A constant field is a sequence of digits representing a field in a data structure with both constant width and constant value. It is of the form <size>'<value>. The size is always in bits.

const_field = int_lit "'" int_lit

Types

Types define the logical structure of values.

Type          = identifier [ TypeParamList ] | TypeLit .
TypeParam     = identifier | int_lit
TypeParamList = "<" { TypeParam "," } [ TypeParam ] ">"
TypeLit       = StructType | UIntType

StructType = "struct" "{" { IdentifierList ":" Type } "}" .
UIntType   = "uint" "<" int_lit ">" .

IdentifierList = { identifier "," }  [ identifier ] .

Layouts

Layouts define the physical structure of values. Layouts consist of a set of optional annotations specifying things like endianness and alignment, and a physical mapping of fields in the corresponding type declaration.

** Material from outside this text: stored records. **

[src/rtl/pit_counter.sv]
module pit_counter #(
  parameter int unsigned PER_W = 20
) (
  input  logic             clk,
  input  logic             rst_n,
  input  logic             tick,
  input  logic             en,
  input  logic             start,
  input  logic [PER_W-1:0] start_per,
  input  logic [PER_W-1:0] mode_per,
  output logic [PER_W-1:0] cur,
  output logic             wrap,
  output logic             run
);

  logic [PER_W-1:0] cur_q;
  logic [PER_W-1:0] cur_d;
  logic [PER_W-1:0] lim_q;
  logic [PER_W-1:0] lim_d;
  logic             cur_ce;
  logic             lim_ce;

  assign run  = en || (cur_q != '0);
  assign wrap = tick && (cur_q >= lim_q);

  // interval counter
  assign cur_ce = tick;
  always_comb begin
    cur_d = cur_q;
    if (wrap) begin
      cur_d = '0;
    end else begin
      cur_d = cur_q + 1'b1;
    end
  end

  // active limit: reloaded on start, on wrap, or while idle
  assign lim_ce = start || wrap || !run;
  always_comb begin
    lim_d = lim_q;
    if (start) begin
      lim_d = start_per;
    end else begin
      lim_d = mode_per;
    end
  end

  always_ff @(posedge clk or negedge rst_n) begin
    if (!rst_n) begin
      cur_q <= '0;
      lim_q <= '0;
    end else begin
      if (cur_ce) begin
        cur_q <= cur_d;
      end
      if (lim_ce) begin
        lim_q <= lim_d;
      end
    end
  end

  assign cur = cur_q;

endmodule
==> src/rtl/bridgeCtrlPkg.sv <==
package bridgeCtrlPkg;
  localparam int BYTE_W  = 8;
  localparam int SEL_W   = 4;
  localparam int FAULT_N = 4;
  localparam int ADDR_W  = 7;
  localparam logic [ADDR_W-SEL_W-1:0] ADDR_PREFIX = 3'b110;
  localparam logic [BYTE_W-1:0] SUB_CTRL  = 8'h00;
  localparam logic [BYTE_W-1:0] SUB_FAULT = 8'h01;
  localparam int CLEAR_BIT = 7;

  typedef enum logic [3:0] {
    S_IDLE, S_ADDR, S_ADDR_ACK, S_SUB, S_SUB_ACK,
    S_WR_DATA, S_WR_ACK, S_RD_DATA, S_RD_ACK
  } busState_t;

  typedef struct packed {
    logic              loadPtr;
    logic              commitWrite;
    logic              advancePtr;
    logic [BYTE_W-1:0] rxByte;
  } ctrlStrobes_t;
endpackage

==> src/rtl/lineSync.sv <==
module lineSync #(
  parameter int STAGES = 2
) (
  input  logic clk,
  input  logic rstN,
  input  logic d,
  output logic q
);
  logic [STAGES-1:0] pipe;

  generate
    if (STAGES == 1) begin : g_single
      always_ff @(posedge clk) begin
        if (!rstN) pipe <= '1;
        else       pipe <= d;
      end
    end else begin : g_chain
      always_ff @(posedge clk) begin
        if (!rstN) pipe <= '1;
        else       pipe <= {pipe[STAGES-2:0], d};
      end
    end
  endgenerate

  assign q = pipe[STAGES-1];
endmodule

==> src/rtl/busCtrl.sv <==
module busCtrl
  import bridgeCtrlPkg::*;
#(
  parameter int SYNC_STAGES = 2
) (
  input  logic              clk,
  input  logic              rstN,
  input  logic              sclIn,
  input  logic              sdaIn,
  input  logic [SEL_W-1:0]  addrSel,
  input  logic [BYTE_W-1:0] rdByte,
  output ctrlStrobes_t      strobes,
  output logic              sdaOe
);
  localparam int CNT_W = $clog2(BYTE_W + 1);

  logic sclS, sdaS, sclD, sdaD;
  logic sclRise, sclFall, startSeen, stopSeen;
  busState_t state;
  logic [CNT_W-1:0]  bitCnt;
  logic [BYTE_W-1:0] shiftIn, txShift;
  logic readMode, hostNack, byteDone;
  logic [ADDR_W-1:0] ownAddr;

  lineSync #(.STAGES(SYNC_STAGES)) u_sclSync (.clk(clk), .rstN(rstN), .d(sclIn), .q(sclS));
  lineSync #(.STAGES(SYNC_STAGES)) u_sdaSync (.clk(clk), .rstN(rstN), .d(sdaIn), .q(sdaS));

  always_ff @(posedge clk) begin
    if (!rstN) begin
      sclD <= 1'b1;
      sdaD <= 1'b1;
    end else begin
      sclD <= sclS;
      sdaD <= sdaS;
    end
  end

  assign sclRise   = sclS & ~sclD;
  assign sclFall   = ~sclS & sclD;
  assign startSeen = sclS & sclD & sdaD & ~sdaS;
  assign stopSeen  = sclS & sclD & ~sdaD & sdaS;
  assign ownAddr   = {ADDR_PREFIX, addrSel};
  assign byteDone  = (bitCnt == CNT_W'(BYTE_W));

  // Strobes to the datapath fire on the falling SCL edge that ends a phase
  always_comb begin
    strobes        = '0;
    strobes.rxByte = shiftIn;
    if (sclFall) begin
      case (state)
        S_SUB_ACK: strobes.loadPtr = 1'b1;
        S_WR_ACK: begin
          strobes.commitWrite = 1'b1;
          strobes.advancePtr  = 1'b1;
        end
        S_RD_DATA: strobes.advancePtr = byteDone;
        default: ;
      endcase
    end
  end

  always_ff @(posedge clk) begin
    if (!rstN) begin
      state    <= S_IDLE;
      bitCnt   <= '0;
      shiftIn  <= '0;
      txShift  <= '0;
      readMode <= 1'b0;
      hostNack <= 1'b0;
      sdaOe    <= 1'b0;
    end else if (stopSeen) begin
      state <= S_IDLE;
      sdaOe <= 1'b0;
    end else if (startSeen) begin
      state  <= S_ADDR;
      bitCnt <= '0;
      sdaOe  <= 1'b0;
    end else if (sclRise) begin
      case (state)
        S_ADDR, S_SUB, S_WR_DATA:
          if (!byteDone) begin
            shiftIn <= {shiftIn[BYTE_W-2:0], sdaS};
            bitCnt  <= bitCnt + 1'b1;
          end
        S_RD_DATA: if (!byteDone) bitCnt <= bitCnt + 1'b1;
        S_RD_ACK:  hostNack <= sdaS;
        default: ;
      endcase
    end else if (sclFall) begin
      case (state)
        S_ADDR:
          if (byteDone) begin
            if (shiftIn[BYTE_W-1:1] == ownAddr) begin
              sdaOe    <= 1'b1;
              readMode <= shiftIn[0];
              state    <= S_ADDR_ACK;
            end else begin
              state <= S_IDLE;
            end
          end
        S_ADDR_ACK: begin
          bitCnt <= '0;
          if (readMode) begin
            state   <= S_RD_DATA;
            txShift <= rdByte;
            sdaOe   <= ~rdByte[BYTE_W-1];
          end else begin
            state <= S_SUB;
            sdaOe <= 1'b0;
          end
        end
        S_SUB:
          if (byteDone) begin
            sdaOe <= 1'b1;
            state <= S_SUB_ACK;
          end
        S_SUB_ACK, S_WR_ACK: begin
          sdaOe  <= 1'b0;
          bitCnt <= '0;
          state  <= S_WR_DATA;
        end
        S_WR_DATA:
          if (byteDone) begin
            sdaOe <= 1'b1;
            state <= S_WR_ACK;
          end
        S_RD_DATA:
          if (byteDone) begin
            sdaOe <= 1'b0;
            state <= S_RD_ACK;
          end else begin
            txShift <= {txShift[BYTE_W-2:0], 1'b0};
            sdaOe   <= ~txShift[BYTE_W-2];
          end
        S_RD_ACK:
          if (hostNack) begin
            state <= S_IDLE;
          end else begin
            state   <= S_RD_DATA;
            bitCnt  <= '0;
            txShift <= rdByte;
            sdaOe   <= ~rdByte[BYTE_W-1];
          end
        default: ;
      endcase
    end
  end

  // an address acknowledge only ever follows a matching address byte
  p_ack_own_addr_r1: assert property (@(posedge clk) disable iff (!rstN)
    ($rose(sdaOe) && state == S_ADDR_ACK) |-> ($past(shiftIn[BYTE_W-1:1]) == ownAddr));

  // SDA is pulled only in acknowledge or transmit phases
  p_oe_drive_phase_r9: assert property (@(posedge clk) disable iff (!rstN)
    sdaOe |-> (state inside {S_ADDR_ACK, S_SUB_ACK, S_WR_ACK, S_RD_DATA}));
endmodule

==> src/rtl/regDatapath.sv <==
module regDatapath
  import bridgeCtrlPkg::*;
(
  input  logic               clk,
  input  logic               rstN,
  input  ctrlStrobes_t       strobes,
  input  logic [FAULT_N-1:0] faultIn,
  output logic [BYTE_W-1:0]  rdByte,
  output logic [BYTE_W-1:0]  ctrlWord
);
  localparam int PAD_W = BYTE_W - FAULT_N - 1;

  logic [BYTE_W-1:0]  ptr;
  logic [FAULT_N-1:0] faultLatch;
  logic [BYTE_W-1:0]  faultWord;
  logic clearReq;

  assign clearReq  = strobes.commitWrite && (ptr == SUB_FAULT) && strobes.rxByte[CLEAR_BIT];
  assign faultWord = {{PAD_W{1'b0}}, faultLatch, |faultLatch};

  always_ff @(posedge clk) begin
    if (!rstN) begin
      ptr <= SUB_CTRL;
    end else if (strobes.loadPtr) begin
      ptr <= strobes.rxByte;
    end else if (strobes.advancePtr) begin
      ptr <= (ptr == SUB_FAULT) ? SUB_CTRL : ptr + 1'b1;
    end
  end

  always_ff @(posedge clk) begin
    if (!rstN) begin
      ctrlWord <= '0;
    end else if (strobes.commitWrite && ptr == SUB_CTRL) begin
      ctrlWord <= strobes.rxByte;
    end
  end

  always_ff @(posedge clk) begin
    if (!rstN)         faultLatch <= '0;
    else if (clearReq) faultLatch <= '0;
    else               faultLatch <= faultLatch | faultIn;
  end

  always_comb begin
    case (ptr)
      SUB_CTRL:  rdByte = ctrlWord;
      SUB_FAULT: rdByte = faultWord;
      default:   rdByte = '0;
    endcase
  end

  // control word moves only on a completed, acknowledged byte
  p_ctrl_hold_r4: assert property (@(posedge clk) disable iff (!rstN)
    !strobes.commitWrite |=> $stable(ctrlWord));

  // a status bit never drops without a clear
  p_fault_sticky_r5: assert property (@(posedge clk) disable iff (!rstN)
    !clearReq |=> ((faultLatch & $past(faultLatch)) == $past(faultLatch)));

  // an asserted fault input is captured on the next cycle
  p_fault_capture_r5: assert property (@(posedge clk) disable iff (!rstN)
    !clearReq |=> ((faultLatch & $past(faultIn)) == $past(faultIn)));
endmodule

==> src/rtl/bridgeCtrlTarget.sv <==
module bridgeCtrlTarget
  import bridgeCtrlPkg::*;
#(
  parameter int SYNC_STAGES = 2
) (
  input  logic               clk,
  input  logic               rstN,
  input  logic               sclIn,
  input  logic               sdaIn,
  output logic               sdaOe,
  input  logic [SEL_W-1:0]   addrSel,
  input  logic [FAULT_N-1:0] faultIn,
  output logic [5:0]         vSet,
  output logic               bridgeIn2,
  output logic               bridgeIn1
);
  ctrlStrobes_t strobes;
  logic [BYTE_W-1:0] rdByte, ctrlWord;

  busCtrl #(.SYNC_STAGES(SYNC_STAGES)) u_busCtrl (
    .clk(clk), .rstN(rstN), .sclIn(sclIn), .sdaIn(sdaIn), .addrSel(addrSel),
    .rdByte(rdByte), .strobes(strobes), .sdaOe(sdaOe)
  );

  regDatapath u_regDatapath (
    .clk(clk), .rstN(rstN), .strobes(strobes), .faultIn(faultIn),
    .rdByte(rdByte), .ctrlWord(ctrlWord)
  );

  assign vSet      = ctrlWord[7:2];
  assign bridgeIn2 = ctrlWord[1];
  assign bridgeIn1 = ctrlWord[0];
endmodule

==> config.mk <==
export PLATFORM = sky130hd
export DESIGN_NAME = bridgeCtrlTarget
export DESIGN_NICKNAME = d
export VERILOG_FILES = /design/src/rtl/bridgeCtrlPkg.sv /design/src/rtl/lineSync.sv /design/src/rtl/busCtrl.sv /design/src/rtl/regDatapath.sv /design/src/rtl/bridgeCtrlTarget.sv
export SDC_FILE = /design/constraint.sdc
export NUM_CORES = 1
export LEC_CHECK = 0
export BUFFER_PORTS_ARGS = -buffer_cell sky130_fd_sc_hd__clkbuf_2
export CAP_MARGIN = 20
export CORE_UTILIZATION = 35
export CTS_CLUSTER_SIZE = 12
export DETAILED_ROUTE_END_ITERATION = 7
export GPL_TIMING_DRIVEN = 1
export HOLD_SLACK_MARGIN = 0.08
export PLACE_DENSITY_LB_ADDON = 0.3
export SYNTH_ARGS = -nofsm -noshare
export SYNTH_HDL_FRONTEND = slang
export SYNTH_HIERARCHICAL = 1
export SYNTH_SLANG_ARGS = --single-unit
==> constraint.sdc <==
create_clock -name clk -period 2.55 [get_ports clk]
set_input_delay 0.255 -clock clk [delete_from_list [all_inputs] [get_ports clk]]
set_output_delay 0.255 -clock clk [all_outputs]
set_load 0.03 [all_outputs]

Layout       = [ AnnotationList ] LayoutField .
LayoutField  = const_field | NamedField .
NamedField   = identifier [ LayoutSlice | LayoutStruct ] .
LayoutStruct = "{" { Layout } "}" .
LayoutSlice  = "[" int_lit ":" int_lit "]" .

AnnoationList = "(" { Annotation "," } [ Annotation ] ")" .
Anotation     = "big" | "little"  | "align" "=" int_lit .

Declarations

Declarations occur at the top level of a file. They bind names to types and layouts.


Decl = TypeDecl | LayoutDecl
TypeDecl = "type" identifier [ TypeParamList ] Type
LayoutDecl = "layout" identifier Layout

Each type declaration must have a layout declaration with the same name.

Predeclared identifers

The identifier "bool" is predeclared, and refers to a boolean type. It's size is one bit, and the value 1 stands for true, while 0 stands for false.